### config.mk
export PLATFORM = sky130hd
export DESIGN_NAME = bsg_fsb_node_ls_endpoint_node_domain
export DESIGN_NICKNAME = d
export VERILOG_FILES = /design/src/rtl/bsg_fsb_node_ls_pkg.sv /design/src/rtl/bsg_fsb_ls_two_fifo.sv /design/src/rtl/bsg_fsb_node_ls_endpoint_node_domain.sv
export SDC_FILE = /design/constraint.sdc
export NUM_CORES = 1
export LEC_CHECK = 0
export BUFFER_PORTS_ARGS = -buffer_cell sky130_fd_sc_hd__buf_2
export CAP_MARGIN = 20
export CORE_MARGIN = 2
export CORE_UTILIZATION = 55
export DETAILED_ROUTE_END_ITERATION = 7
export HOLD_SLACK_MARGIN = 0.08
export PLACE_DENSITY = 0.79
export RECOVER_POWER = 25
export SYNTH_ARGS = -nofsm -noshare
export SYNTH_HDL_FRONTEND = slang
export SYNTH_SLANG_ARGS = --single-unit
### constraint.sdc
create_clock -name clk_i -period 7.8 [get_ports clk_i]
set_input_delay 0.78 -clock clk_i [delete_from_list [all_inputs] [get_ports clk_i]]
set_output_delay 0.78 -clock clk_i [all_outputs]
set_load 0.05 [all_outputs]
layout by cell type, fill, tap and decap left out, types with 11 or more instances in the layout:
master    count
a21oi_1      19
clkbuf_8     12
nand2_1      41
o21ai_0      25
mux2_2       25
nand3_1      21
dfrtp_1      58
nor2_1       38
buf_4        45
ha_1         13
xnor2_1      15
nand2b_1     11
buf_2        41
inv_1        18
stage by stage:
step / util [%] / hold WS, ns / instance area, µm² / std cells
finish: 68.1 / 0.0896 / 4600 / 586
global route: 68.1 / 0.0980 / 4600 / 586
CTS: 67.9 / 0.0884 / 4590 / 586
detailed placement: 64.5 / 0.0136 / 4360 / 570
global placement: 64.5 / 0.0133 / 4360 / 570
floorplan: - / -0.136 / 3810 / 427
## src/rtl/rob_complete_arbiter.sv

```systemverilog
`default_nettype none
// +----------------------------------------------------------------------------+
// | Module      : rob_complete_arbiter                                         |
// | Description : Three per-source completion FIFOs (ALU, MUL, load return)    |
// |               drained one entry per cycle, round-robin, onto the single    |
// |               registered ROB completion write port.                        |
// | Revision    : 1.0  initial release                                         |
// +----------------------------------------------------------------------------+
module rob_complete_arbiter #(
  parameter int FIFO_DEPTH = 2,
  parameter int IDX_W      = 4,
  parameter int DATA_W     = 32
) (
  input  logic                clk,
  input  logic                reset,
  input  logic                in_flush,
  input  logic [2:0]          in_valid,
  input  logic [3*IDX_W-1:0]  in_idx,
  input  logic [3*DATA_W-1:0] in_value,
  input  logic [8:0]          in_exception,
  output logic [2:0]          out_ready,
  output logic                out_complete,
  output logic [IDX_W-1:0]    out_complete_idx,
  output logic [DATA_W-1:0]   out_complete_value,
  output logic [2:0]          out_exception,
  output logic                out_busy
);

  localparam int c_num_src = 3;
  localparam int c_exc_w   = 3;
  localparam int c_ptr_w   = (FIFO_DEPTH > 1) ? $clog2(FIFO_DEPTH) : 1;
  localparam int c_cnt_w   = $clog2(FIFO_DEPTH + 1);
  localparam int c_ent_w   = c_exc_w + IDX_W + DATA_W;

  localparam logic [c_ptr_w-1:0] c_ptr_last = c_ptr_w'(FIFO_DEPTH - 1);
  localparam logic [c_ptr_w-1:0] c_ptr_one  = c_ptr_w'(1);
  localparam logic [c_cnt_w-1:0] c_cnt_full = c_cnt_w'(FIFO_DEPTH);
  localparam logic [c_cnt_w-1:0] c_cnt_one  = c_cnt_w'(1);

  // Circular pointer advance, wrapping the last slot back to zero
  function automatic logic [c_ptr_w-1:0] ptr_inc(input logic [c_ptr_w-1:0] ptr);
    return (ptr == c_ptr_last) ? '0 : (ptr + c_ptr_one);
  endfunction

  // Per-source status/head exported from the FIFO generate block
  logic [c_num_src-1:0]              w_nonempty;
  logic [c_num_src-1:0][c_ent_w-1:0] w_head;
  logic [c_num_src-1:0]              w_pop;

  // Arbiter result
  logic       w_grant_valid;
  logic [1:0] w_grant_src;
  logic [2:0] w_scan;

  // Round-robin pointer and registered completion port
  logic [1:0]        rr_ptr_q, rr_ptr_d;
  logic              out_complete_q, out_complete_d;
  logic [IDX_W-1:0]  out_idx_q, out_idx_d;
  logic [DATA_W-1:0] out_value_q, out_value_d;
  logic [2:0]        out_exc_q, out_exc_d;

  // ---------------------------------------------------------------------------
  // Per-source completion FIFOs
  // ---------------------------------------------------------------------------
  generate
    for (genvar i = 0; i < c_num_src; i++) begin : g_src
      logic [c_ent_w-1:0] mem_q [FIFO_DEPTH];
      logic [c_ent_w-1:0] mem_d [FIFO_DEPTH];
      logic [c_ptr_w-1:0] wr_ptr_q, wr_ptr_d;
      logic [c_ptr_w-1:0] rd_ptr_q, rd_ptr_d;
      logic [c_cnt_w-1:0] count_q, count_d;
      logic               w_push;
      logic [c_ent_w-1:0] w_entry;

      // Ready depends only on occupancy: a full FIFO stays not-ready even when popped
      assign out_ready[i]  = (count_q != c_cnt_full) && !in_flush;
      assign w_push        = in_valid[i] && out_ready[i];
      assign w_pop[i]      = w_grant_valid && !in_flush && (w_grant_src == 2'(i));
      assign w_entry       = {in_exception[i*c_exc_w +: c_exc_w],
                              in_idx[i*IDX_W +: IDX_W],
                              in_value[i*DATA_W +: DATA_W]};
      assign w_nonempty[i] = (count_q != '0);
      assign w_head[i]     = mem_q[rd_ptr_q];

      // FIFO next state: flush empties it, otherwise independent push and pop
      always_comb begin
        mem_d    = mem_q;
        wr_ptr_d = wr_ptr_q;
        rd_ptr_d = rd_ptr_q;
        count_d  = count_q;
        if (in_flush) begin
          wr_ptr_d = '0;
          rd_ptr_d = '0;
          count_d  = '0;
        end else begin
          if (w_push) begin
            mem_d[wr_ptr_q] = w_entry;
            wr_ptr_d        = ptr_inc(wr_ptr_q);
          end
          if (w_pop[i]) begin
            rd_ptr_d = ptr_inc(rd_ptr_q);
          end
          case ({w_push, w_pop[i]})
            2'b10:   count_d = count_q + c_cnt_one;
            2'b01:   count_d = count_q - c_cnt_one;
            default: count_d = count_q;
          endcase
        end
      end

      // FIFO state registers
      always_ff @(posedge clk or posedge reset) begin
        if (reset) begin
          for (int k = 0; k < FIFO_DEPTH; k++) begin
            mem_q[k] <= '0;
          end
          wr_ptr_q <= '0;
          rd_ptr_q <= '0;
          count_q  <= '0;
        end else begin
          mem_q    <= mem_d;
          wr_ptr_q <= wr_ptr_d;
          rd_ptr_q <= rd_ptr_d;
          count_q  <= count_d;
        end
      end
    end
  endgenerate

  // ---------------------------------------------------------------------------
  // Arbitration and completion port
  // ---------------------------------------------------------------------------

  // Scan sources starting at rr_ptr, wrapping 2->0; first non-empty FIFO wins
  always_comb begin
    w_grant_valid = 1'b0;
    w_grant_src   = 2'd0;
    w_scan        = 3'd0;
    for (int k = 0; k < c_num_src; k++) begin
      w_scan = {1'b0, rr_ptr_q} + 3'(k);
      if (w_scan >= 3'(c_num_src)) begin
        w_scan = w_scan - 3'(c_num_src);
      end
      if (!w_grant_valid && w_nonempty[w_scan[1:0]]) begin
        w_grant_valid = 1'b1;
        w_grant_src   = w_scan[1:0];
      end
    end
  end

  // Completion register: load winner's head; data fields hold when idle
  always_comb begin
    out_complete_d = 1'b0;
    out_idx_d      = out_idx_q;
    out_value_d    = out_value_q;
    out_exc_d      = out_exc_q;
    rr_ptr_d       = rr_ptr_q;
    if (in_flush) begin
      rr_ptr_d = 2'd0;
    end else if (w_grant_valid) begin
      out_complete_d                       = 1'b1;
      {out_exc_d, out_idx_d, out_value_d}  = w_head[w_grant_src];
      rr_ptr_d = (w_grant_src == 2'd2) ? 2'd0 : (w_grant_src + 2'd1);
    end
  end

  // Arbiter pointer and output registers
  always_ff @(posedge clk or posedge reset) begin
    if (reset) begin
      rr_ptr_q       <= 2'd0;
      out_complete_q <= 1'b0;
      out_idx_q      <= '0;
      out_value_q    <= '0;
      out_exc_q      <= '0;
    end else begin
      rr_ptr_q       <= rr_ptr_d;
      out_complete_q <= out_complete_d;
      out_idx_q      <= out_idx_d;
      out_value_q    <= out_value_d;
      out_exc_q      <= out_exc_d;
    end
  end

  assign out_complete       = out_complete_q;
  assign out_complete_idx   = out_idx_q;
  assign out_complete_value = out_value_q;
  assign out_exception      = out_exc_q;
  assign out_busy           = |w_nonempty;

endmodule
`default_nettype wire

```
◆ ◆ ◆ ◆ ◆
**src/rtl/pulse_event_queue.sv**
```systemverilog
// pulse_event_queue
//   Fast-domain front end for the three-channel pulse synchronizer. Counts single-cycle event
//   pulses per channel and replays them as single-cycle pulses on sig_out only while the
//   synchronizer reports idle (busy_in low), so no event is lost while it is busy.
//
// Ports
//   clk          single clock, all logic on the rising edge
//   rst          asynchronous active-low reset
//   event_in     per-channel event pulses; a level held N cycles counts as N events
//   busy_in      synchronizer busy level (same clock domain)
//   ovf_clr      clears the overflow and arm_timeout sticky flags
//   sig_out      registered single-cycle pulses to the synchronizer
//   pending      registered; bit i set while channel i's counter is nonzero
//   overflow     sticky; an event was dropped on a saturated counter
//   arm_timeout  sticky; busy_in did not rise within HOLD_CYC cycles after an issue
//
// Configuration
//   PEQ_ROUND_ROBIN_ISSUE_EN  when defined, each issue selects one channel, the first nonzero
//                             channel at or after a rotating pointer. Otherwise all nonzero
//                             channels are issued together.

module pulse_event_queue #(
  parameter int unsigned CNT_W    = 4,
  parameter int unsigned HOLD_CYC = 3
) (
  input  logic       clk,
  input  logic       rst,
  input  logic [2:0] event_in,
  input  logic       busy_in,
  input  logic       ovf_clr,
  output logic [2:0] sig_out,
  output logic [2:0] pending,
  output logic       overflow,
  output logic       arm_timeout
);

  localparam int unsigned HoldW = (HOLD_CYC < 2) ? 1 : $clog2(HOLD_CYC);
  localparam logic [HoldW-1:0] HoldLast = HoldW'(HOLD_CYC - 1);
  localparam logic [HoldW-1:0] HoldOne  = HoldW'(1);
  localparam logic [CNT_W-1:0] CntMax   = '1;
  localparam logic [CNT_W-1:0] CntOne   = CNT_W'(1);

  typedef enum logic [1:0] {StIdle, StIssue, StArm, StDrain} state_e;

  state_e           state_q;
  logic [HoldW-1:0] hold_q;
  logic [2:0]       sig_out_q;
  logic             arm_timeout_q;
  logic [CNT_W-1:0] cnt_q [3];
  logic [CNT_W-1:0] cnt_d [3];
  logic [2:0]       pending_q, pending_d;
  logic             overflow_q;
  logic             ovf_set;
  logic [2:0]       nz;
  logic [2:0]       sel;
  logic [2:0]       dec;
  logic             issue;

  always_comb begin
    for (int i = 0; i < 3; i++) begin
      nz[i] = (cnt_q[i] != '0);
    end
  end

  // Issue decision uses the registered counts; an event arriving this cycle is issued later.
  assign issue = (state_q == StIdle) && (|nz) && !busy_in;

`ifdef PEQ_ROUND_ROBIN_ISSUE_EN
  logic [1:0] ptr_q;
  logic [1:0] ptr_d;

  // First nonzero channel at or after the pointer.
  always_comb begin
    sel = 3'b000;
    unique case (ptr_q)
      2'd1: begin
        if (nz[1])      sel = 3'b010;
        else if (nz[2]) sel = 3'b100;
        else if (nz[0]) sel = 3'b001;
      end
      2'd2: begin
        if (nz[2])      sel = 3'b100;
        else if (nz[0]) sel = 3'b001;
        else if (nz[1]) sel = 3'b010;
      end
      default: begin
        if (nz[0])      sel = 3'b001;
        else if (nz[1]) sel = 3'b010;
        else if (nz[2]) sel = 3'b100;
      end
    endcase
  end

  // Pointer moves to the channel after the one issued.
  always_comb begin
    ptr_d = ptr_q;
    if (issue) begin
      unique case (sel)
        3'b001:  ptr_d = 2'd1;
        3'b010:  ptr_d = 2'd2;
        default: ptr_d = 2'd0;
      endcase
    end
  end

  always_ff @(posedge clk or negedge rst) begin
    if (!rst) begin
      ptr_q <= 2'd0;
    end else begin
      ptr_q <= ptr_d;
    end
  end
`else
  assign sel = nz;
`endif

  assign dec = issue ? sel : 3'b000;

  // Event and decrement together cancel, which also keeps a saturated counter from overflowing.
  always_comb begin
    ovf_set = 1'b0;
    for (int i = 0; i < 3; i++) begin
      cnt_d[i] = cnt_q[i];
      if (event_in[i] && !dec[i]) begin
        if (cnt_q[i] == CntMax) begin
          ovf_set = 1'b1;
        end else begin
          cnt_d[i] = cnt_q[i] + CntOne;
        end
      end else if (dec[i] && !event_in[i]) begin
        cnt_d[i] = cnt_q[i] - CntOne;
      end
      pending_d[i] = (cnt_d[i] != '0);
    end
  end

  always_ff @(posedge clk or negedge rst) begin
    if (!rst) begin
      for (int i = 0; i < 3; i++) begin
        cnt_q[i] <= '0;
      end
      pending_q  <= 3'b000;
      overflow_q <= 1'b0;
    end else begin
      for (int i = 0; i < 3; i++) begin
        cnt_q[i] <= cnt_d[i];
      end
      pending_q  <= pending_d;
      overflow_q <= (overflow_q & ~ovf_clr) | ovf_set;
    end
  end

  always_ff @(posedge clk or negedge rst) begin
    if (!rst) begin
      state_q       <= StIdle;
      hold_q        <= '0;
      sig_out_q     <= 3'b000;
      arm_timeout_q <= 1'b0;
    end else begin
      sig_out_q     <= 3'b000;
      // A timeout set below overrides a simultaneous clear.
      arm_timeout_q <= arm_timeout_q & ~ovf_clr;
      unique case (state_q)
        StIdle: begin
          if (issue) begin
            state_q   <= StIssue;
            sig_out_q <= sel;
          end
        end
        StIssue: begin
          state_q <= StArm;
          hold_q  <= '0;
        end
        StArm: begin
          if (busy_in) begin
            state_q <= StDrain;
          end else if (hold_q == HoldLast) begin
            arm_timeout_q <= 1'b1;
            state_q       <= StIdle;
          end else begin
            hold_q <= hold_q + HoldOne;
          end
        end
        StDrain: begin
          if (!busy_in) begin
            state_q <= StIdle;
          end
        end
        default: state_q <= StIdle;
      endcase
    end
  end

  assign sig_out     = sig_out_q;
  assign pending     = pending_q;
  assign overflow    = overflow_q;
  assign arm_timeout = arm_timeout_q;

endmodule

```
◆ ◆ ◆ ◆ ◆
**Action item:** The expected answer is a copy of every line in the entries that holds the word "registers".

**Response to this exercise:**
      // FIFO state registers
  // Arbiter pointer and output registers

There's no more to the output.